Created by the Israel-based women's peace group Daughters of Abraham, the performance is an outgrowth of the women's work in the Peace Tent, a project set up in Israel by Shalom. The Peace Tent was founded in the ancient Middle Eastern tradition of 'soolcha', Arabic for resolution and forgiveness, which gathers conflicted parties together in a circle to reach a resolution. Cohen explains: "We are working on the whole concept of transforming trauma into vision. We work with the women who cannot allow themselves to open up to each other in the unsafe space of their homeland."

Says Mahamid, "We do deep work on ourselves through ceremony and workshops. Then we start to think about sharing our work with others. For months, I worked on my wounds."

Like the inside of the Peace Tent, the stage at Chokhma Halev - a Jewish Spirituality Centre in Berkeley, California, where the play was performed on February 4 - was created from multicolored hangings of cloth, and adorned with Shalom's multimedia art images of Arab, Israeli, Palestinian and Bedouin women and children.

'The Well of Sarah and Hagar' is the mythic setting where the two nations, Arab and Jew, originated. As told in the Bible and the Koran, Sarah, wife of Abraham, could not bear children, so she gave her handmaiden to Abraham so that he could produce offspring. Hagar gave birth to Ishmael. Later, Sarah also conceived and birthed Isaac. Afterwards, when Sarah expelled Hagar and Ishmael, Yahweh promised Ishmael - as he promised Isaac - to "make of him a great nation".

Therein lies the historic bond between the two nations, as well as the source of their racial and class conflict; the one descended from the First Wife, the other from the handmaiden.

By placing their story in this context, the women in the play suggest that the well is also the source of the solution. This is "earth's story - our mother - her blood", the Witness tells us, and the barren well is "where the only drops of water are the drops of women's tears". Where there is suffering and grief, there is potential unity, the symbol of the well seems to suggest.

"We pray in the tent of Abraham," says the Witness.

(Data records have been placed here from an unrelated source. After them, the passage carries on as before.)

Context: an optimization exercise on an open-source flow, tuned for small area, a short achievable clock period and few clock cycles per item. The choices shown serve that exercise and are no tape-out recipe.
The RTL was checked by simulation tests, not by an equivalence proof against the original design.
Power is estimated from default activity; no workload was simulated.

==> flow/design.v (excerpt) <==
module IOTDF( clk, rst, in_en, iot_in, fn_sel, busy, valid, iot_out);
    input          clk;
    input          rst;
    input          in_en;
    input  [7:0]   iot_in;
    input  [2:0]   fn_sel;
    output         busy;
    output         valid;
    output [127:0] iot_out;
    reg  [3:0]   cnt;       
    reg  [7:0]   d0;        
    reg  [7:0]   d1;        
    reg  [11:0]  s;         
    reg          first;     
    reg          g_sel;     
    reg          f_sel;     
    reg          last;      
    reg          o_valid;
    reg  [127:0] o_data;
    assign busy    = 1'b0;
    assign valid   = o_valid;
    assign iot_out = o_data;
    wire start = (cnt == 4'd0);
    wire [5:0] fs = d0[7:2] ^ d0[5:0] ^ s[7:2];
    wire [5:0] fc = (d0[7:2] & d0[5:0]) | (d0[7:2] & s[7:2]) | (d0[5:0] & s[7:2]);
    wire [1:0] hs = d0[7:6] ^ s[9:8];
    wire [1:0] hc = d0[7:6] & s[9:8];
    wire [11:0] tp = {s[11:10], hs, fs, d0[1:0]};
    wire [11:0] tq = {1'b0, hc, fc, 1'b0, s[1:0]};
    wire [11:0] t   = tp + tq;
    wire [7:0]  fir = t[11:4];
    wire [4:0] us = d0[7:3] ^ d0[4:0] ^ d1[6:2];
    wire [4:0] uc = (d0[7:3] & d0[4:0]) | (d0[7:3] & d1[6:2]) | (d0[4:0] & d1[6:2]);
    wire       hus = d0[5] ^ d1[7];
    wire       huc = d0[5] & d1[7];
    wire [11:0] up = {1'b0, d0[7:6], hus, us, d0[2:0]};
  ...
==> flow/config.mk <==
export PLATFORM = sky130hd
export DESIGN_NAME = IOTDF
export DESIGN_NICKNAME = IOTDF
export VERILOG_FILES = /design/flow/design.v
export SDC_FILE = /design/flow/constraint.sdc
export NUM_CORES = 4
export LEC_CHECK = 0
export ABC_CLOCK_PERIOD_IN_PS = 2000
export CAP_MARGIN = 20
export CORE_AREA = 2.3 2.72 109.02 108.8
export DIE_AREA = 0 0 111.405 111.405
export SETUP_SLACK_MARGIN = 3.45
export SLEW_MARGIN = 20
==> flow/constraint.sdc <==
create_clock -name core_clock -period 5.5 [get_ports {clk}]
set_input_delay 1.1000 -clock core_clock [delete_from_list [all_inputs] [get_ports {clk}]]
set_output_delay 1.1000 -clock core_clock [all_outputs]
set_load 0.01 [all_outputs]
standard.sh (not shown) runs the stock make flow with config.mk's settings and CLKGATE_MAP_FILE= SYNTH_SCRIPT=/design/flow/synth_recipe.tcl, a recipe that flattens the netlist after the stock synthesis.
==> flow/flow/run.sh <==
#!/bin/bash
# The standard ORFS layout with two changes:
#  - synthesis maps all logic with ABC under a delay target (map -D) instead of
#    extracting full/half adder cells first (ADDER_MAP_FILE empty); sizing and
#    buffering are left to OpenROAD's repair steps;
#  - the port buffers are the smallest buffer, buf_1.
# Everything else (synthesis script, floorplan, placement, CTS, routing) is the
# standard flow. Each step's output goes to a log file in this folder.
set -euo pipefail
D=${ABC_D:-1400}
rm -rf scripts_synth
cp -r "$FLOW_HOME/scripts" scripts_synth
cat > scripts_synth/abc_speed.script <<EOS
strash
dch
map -D $D
topo
EOS
bash standard.sh SCRIPTS_DIR="$PWD/scripts_synth" ADDER_MAP_FILE= synth > synth.log 2>&1
bash standard.sh BUFFER_PORTS_ARGS="-buffer_cell sky130_fd_sc_hd__buf_1" CTS_ARGS="-sink_clustering_enable -repair_clock_nets -dont_use_dummy_load -sink_clustering_size 40 -sink_clustering_max_diameter 80 -root_buf sky130_fd_sc_hd__clkbuf_16 -buf_list {sky130_fd_sc_hd__clkbuf_4 sky130_fd_sc_hd__clkbuf_8}" finish > layout.log 2>&1
The baseline ran to the end with no violations.
Testbench counts at the start, summed over its fixed seeds: cycles 38,424, blocks 2,400.
This design comes from an exercise in tuning for small area on the open sky130 flow, not from production work.
In this exercise RTL edits were held to simulation tests only and were not proved equivalent to the original.
Power and IR drop assume default switching activity.

== pepper ==
Design TCAM_TOP, start of the top module:
module TCAM_TOP (
        input                   CLK
       ,input                   RESET
       ,input                   SEARCH
       ,input                   SETTING
       ,input   [127:0]         KEY
       ,input   [15:0]          SETTING_ID
       ,input   [17:0]          SETTING_MASKID
       ,input   [15:0]          SETTING_PRIORITY
       ,output  [15:0]          RULEID
       ,output                  SETTING_COMPLETE
       ,output                  SEARCH_COMPLETE
       ,output                  MISMATCH
       ,input                   DDR3_AVL_INIT
       ,input   [255:0]         DDR3_AVL_READDATA
       ,input                   DDR3_AVL_WAITREQUEST
       ,input                   DDR3_AVL_READDATAVALID
       ,output                  DDR3_AVL_READ
       ,output                  DDR3_AVL_WRITE
       ,output  [18:0]          DDR3_AVL_ADDRESS
       ,output  [255:0]         DDR3_AVL_WRITEDATA
       ,output                  DDR3_AVL_BURSTCOUNT
       ,output                  DDR3_AVL_INITCOMPLETE
	);
    reg search_s1, setting_s1, search_s2, setting_s2;
  ...
clock: 10.0 ns
lec_check: 0
cap_margin: 20
core_margin: 2
core_utilization: 40
place_density: 0.75
slew_margin: 20
standard.sh (not shown) runs the stock make flow with config.mk's settings and CLKGATE_MAP_FILE= SYNTH_SCRIPT=/design/flow/synth_recipe.tcl, a recipe that flattens the netlist after the stock synthesis.
==> flow/flow/run.sh <==
#!/bin/bash
# Standard ORFS layout (the standard.sh) with three changes that only
# affect cell choice, not the design or its constraints:
#  - synthesis maps logic with an area-oriented ABC script (flow/abc_area.script);
#    registers are untouched (ABC maps combinational logic only),
#  - ports are buffered with the smallest buffer (buf_1),
#  - CTS uses small clock buffers on small sink clusters, no dummy loads.
# Each tool writes its own log under orfs/logs; make's output is standard.log.
HERE=$(pwd)
{ head -n 1 synth_recipe.tcl
  echo "proc abc {args} { set i [lsearch \$args -script]; if {\$i >= 0} { lset args [expr {\$i + 1}] $HERE/flow/abc_area.script }; yosys abc {*}\$args }"
  tail -n +2 synth_recipe.tcl; } > synth_area.tcl
export BUFFER_PORTS_ARGS="-buffer_cell sky130_fd_sc_hd__buf_1"
export CTS_ARGS="-sink_clustering_enable -repair_clock_nets -dont_use_dummy_load -sink_clustering_size 8 -sink_clustering_max_diameter 40 -buf_list {sky130_fd_sc_hd__clkbuf_4 sky130_fd_sc_hd__clkbuf_8} -sink_clustering_buffer sky130_fd_sc_hd__clkbuf_4"
bash standard.sh SYNTH_SCRIPT=$HERE/synth_area.tcl finish > standard.log 2>&1
==> flow/flow/abc_area.script <==
&get -n
&st
&dch -f
&nf -a -R 1000
&put
Having completed the whole flow, pepper delivered a layout that passed the timing, DRC and antenna checks.
Modified inputs, maple compared to pepper
==> flow/flow/abc_area.script <==
&get -n
&st
&dc2
&dch -f
&nf -a -R 1000
&put
--- a/flow/config.mk
+++ b/flow/config.mk
@@ -9,4 +9,3 @@
 export CORE_MARGIN = 2
 export CORE_UTILIZATION = 40
-export PLACE_DENSITY = 0.75
 export SLEW_MARGIN = 20
### Flow results
- pepper and maple ended up with nearly the same area enclosed by the die boundary.
- Summary of maple over pepper: share of power burned in the clock network now sits higher, endpoint required time on the critical path now sits lower, number of vias in the routed layout went down, sum of routed wire segments on met1 -110 um, area share of and/or/nand/nor cells after synthesis now sits lower.
- On finished layout cell area, pepper and maple are basically level.

* * *

TCAM_TOP, a different RTL version from the one above (not shown whole).
Size: about 1,700 cells after synthesis, roughly 740 I/O pins, about 20,000 µm² of cells after synthesis.
export LEC_CHECK = 0
export CAP_MARGIN = 20
export CORE_MARGIN = 2
export CORE_UTILIZATION = 40
export SLEW_MARGIN = 20
create_clock -name core_clock -period 10.0 [get_ports {CLK}]
==> flow/flow/abc_area.script <==
&get -n
&st
&dch -f
&nf -a -R 1000
&put
Scripts as last shown in full above: flow/flow/run.sh
Rerun with:
--- a/flow/flow/run.sh
+++ b/flow/flow/run.sh
@@ -13,3 +13,3 @@
 export BUFFER_PORTS_ARGS="-buffer_cell sky130_fd_sc_hd__buf_1"
-export CTS_ARGS="-sink_clustering_enable -repair_clock_nets -dont_use_dummy_load -sink_clustering_size 8 -sink_clustering_max_diameter 40 -buf_list {sky130_fd_sc_hd__clkbuf_4 sky130_fd_sc_hd__clkbuf_8} -sink_clustering_buffer sky130_fd_sc_hd__clkbuf_4"
+export CTS_ARGS="-sink_clustering_enable -repair_clock_nets -dont_use_dummy_load -sink_clustering_size 10 -sink_clustering_max_diameter 40 -buf_list {sky130_fd_sc_hd__clkbuf_4 sky130_fd_sc_hd__clkbuf_8} -sink_clustering_buffer sky130_fd_sc_hd__clkbuf_4"
 bash standard.sh SYNTH_SCRIPT=$HERE/synth_area.tcl finish > standard.log 2>&1
Power goes down slightly.
Fmax came out lower slightly.
Cell count is about the same.

port drivers added, routing unchanged:
In the flow no input, the clock included, has a driving cell. The finished layouts below were timed again as built, in two steps.
Step 1 (the two cells are an assumption about what drives the block):
set clk [get_ports {CLK}]
set_driving_cell -lib_cell sky130_fd_sc_hd__clkbuf_16 $clk
set_driving_cell -lib_cell sky130_fd_sc_hd__buf_2 [delete_from_list [all_inputs] $clk]
Step 2 adds t to the input delays and takes it off the output delays; t is the mean of the earliest and latest rising clock arrival at the registers after step 1. Input paths then give back, and output paths get back, about the clock's delay inside the block.
Slacks: no drivers / after step 1 / after step 2; pairs: no drivers / after step 1.
run	shift t [ns]	setup WS [ns]	worst data-port slew with drivers (ns)	pins driven straight from the clock port
pepper	0.668	5.501 / 5.513 / 4.859	0.25	1
maple	0.664	5.556 / 5.511 / 5.048	0.20	1
the first run of note 2	0.674	5.504 / 5.460 / 4.897	0.20	1
the second run of note 2	0.658	5.468 / 5.419 / 5.043	0.21	1
After both steps setup and hold are still met in every run listed. For pepper, which loses most, drivers alone change the setup slack by +0.012 ns; drivers and shift together by -0.642 ns.
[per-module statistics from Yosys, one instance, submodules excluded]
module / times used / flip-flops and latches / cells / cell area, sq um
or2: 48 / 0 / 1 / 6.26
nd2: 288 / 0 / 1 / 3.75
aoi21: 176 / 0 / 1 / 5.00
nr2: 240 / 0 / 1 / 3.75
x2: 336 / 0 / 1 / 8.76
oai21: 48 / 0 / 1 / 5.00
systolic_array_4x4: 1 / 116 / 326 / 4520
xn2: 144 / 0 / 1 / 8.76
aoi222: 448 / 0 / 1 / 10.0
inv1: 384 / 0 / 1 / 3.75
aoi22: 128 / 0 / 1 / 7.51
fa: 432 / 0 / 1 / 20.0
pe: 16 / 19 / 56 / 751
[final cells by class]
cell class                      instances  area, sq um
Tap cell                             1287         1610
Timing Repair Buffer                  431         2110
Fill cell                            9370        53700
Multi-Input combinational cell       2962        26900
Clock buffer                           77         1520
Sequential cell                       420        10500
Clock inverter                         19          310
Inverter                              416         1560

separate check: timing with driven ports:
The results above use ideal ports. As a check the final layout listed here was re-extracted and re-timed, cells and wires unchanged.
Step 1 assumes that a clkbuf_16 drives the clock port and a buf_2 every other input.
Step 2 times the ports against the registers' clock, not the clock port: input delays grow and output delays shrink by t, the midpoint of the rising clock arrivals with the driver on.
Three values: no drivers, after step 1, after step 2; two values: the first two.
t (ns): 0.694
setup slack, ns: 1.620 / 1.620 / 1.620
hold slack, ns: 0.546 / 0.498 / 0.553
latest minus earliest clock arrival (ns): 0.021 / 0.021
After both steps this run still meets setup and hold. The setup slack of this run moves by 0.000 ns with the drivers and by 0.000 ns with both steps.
What follows belongs to an exercise in optimizing a design on an open flow for small area and a short achievable clock period; a production flow would make more cautious choices.
No functional check of the RTL was part of this run.

===== flow/flow/run.sh =====
#!/bin/bash
# The standard layout (the standard.sh), with the ports buffered by buf_1 cells.
bash standard.sh BUFFER_PORTS_ARGS="-buffer_cell sky130_fd_sc_hd__buf_1" finish > standard.log 2>&1

===== flow/standard.sh =====
#!/bin/bash
# synth_recipe.tcl (not shown) runs the flow's synth.tcl, then flattens the netlist and writes it again
# the make line also repeats each setting of config.mk as NAME=value (left out here)
make -C /OpenROAD-flow-scripts/flow DESIGN_CONFIG=/design/flow/config.mk WORK_HOME=/design/flow/orfs CLKGATE_MAP_FILE= SYNTH_SCRIPT=/design/flow/synth_recipe.tcl "${@:-finish}"

===== flow/config.mk =====
export PLATFORM = sky130hd
export DESIGN_NAME = fir
export DESIGN_NICKNAME = fir
export VERILOG_FILES = /design/flow/design.v
export SDC_FILE = /design/flow/constraint.sdc
export NUM_CORES = 4
export LEC_CHECK = 0
export ABC_AREA = 1
export CAP_MARGIN = 20
export CORE_MARGIN = 2
export CORE_UTILIZATION = 40
export CTS_CLUSTER_DIAMETER = 60
export CTS_CLUSTER_SIZE = 40
export SLEW_MARGIN = 20

===== flow/constraint.sdc =====
create_clock -name core_clock -period 30.0 [get_ports {clk}]
set_input_delay 6.0000 -clock core_clock [delete_from_list [all_inputs] [get_ports {clk}]]
set_output_delay 6.0000 -clock core_clock [all_outputs]
set_load 0.01 [all_outputs]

This invocation sets the tone for a ritualistic experience meant to be transformative. The audience is invited into the privacy of the tent, to witness the tender attempts of two women from two warring nations to open their hearts to one another. The steady beat of a drum enhances the trance-like effect. The show is not an "act", says Shalom, but an "authentic experience". "We are not acting, we present what is coming through us, creating it as we go along," she adds. "The hardest thing is to do it in English." Shalom is fairly fluent in English and also speaks Arabic, unusual for an Israeli.

The play is meant to be an expression of "wombful knowing", says Cohen. "We try to create another level of consciousness which speaks from the heart, and we are just at the beginning of learning how to do that, creating a safe space for women to unveil and to find their voice."

The intention is to step outside conflict and political talk, and to heal, so that "we can move on to the next phase". Asked what that next phase would be, she says, "It is the vision of living in a land where all can live freely and be totally accepted by the other."

While political opponents argue and armed forces clash, the women go on doing this work in the belief that women have a contribution to make in the creation of peace. So, are they feminists? Mahamid says she is. "Men are the controllers of the household. In the coffee houses, there are only men...A woman has to take responsibility for herself and not wait for them [the men] to give it to her."
For that reason, Mahamid, with her husband's encouragement, ran for political office last year. Although she did not win, she garnered 40 per cent of the vote. She smiles. Her name means smile. "For Palestinians, a smile means hope."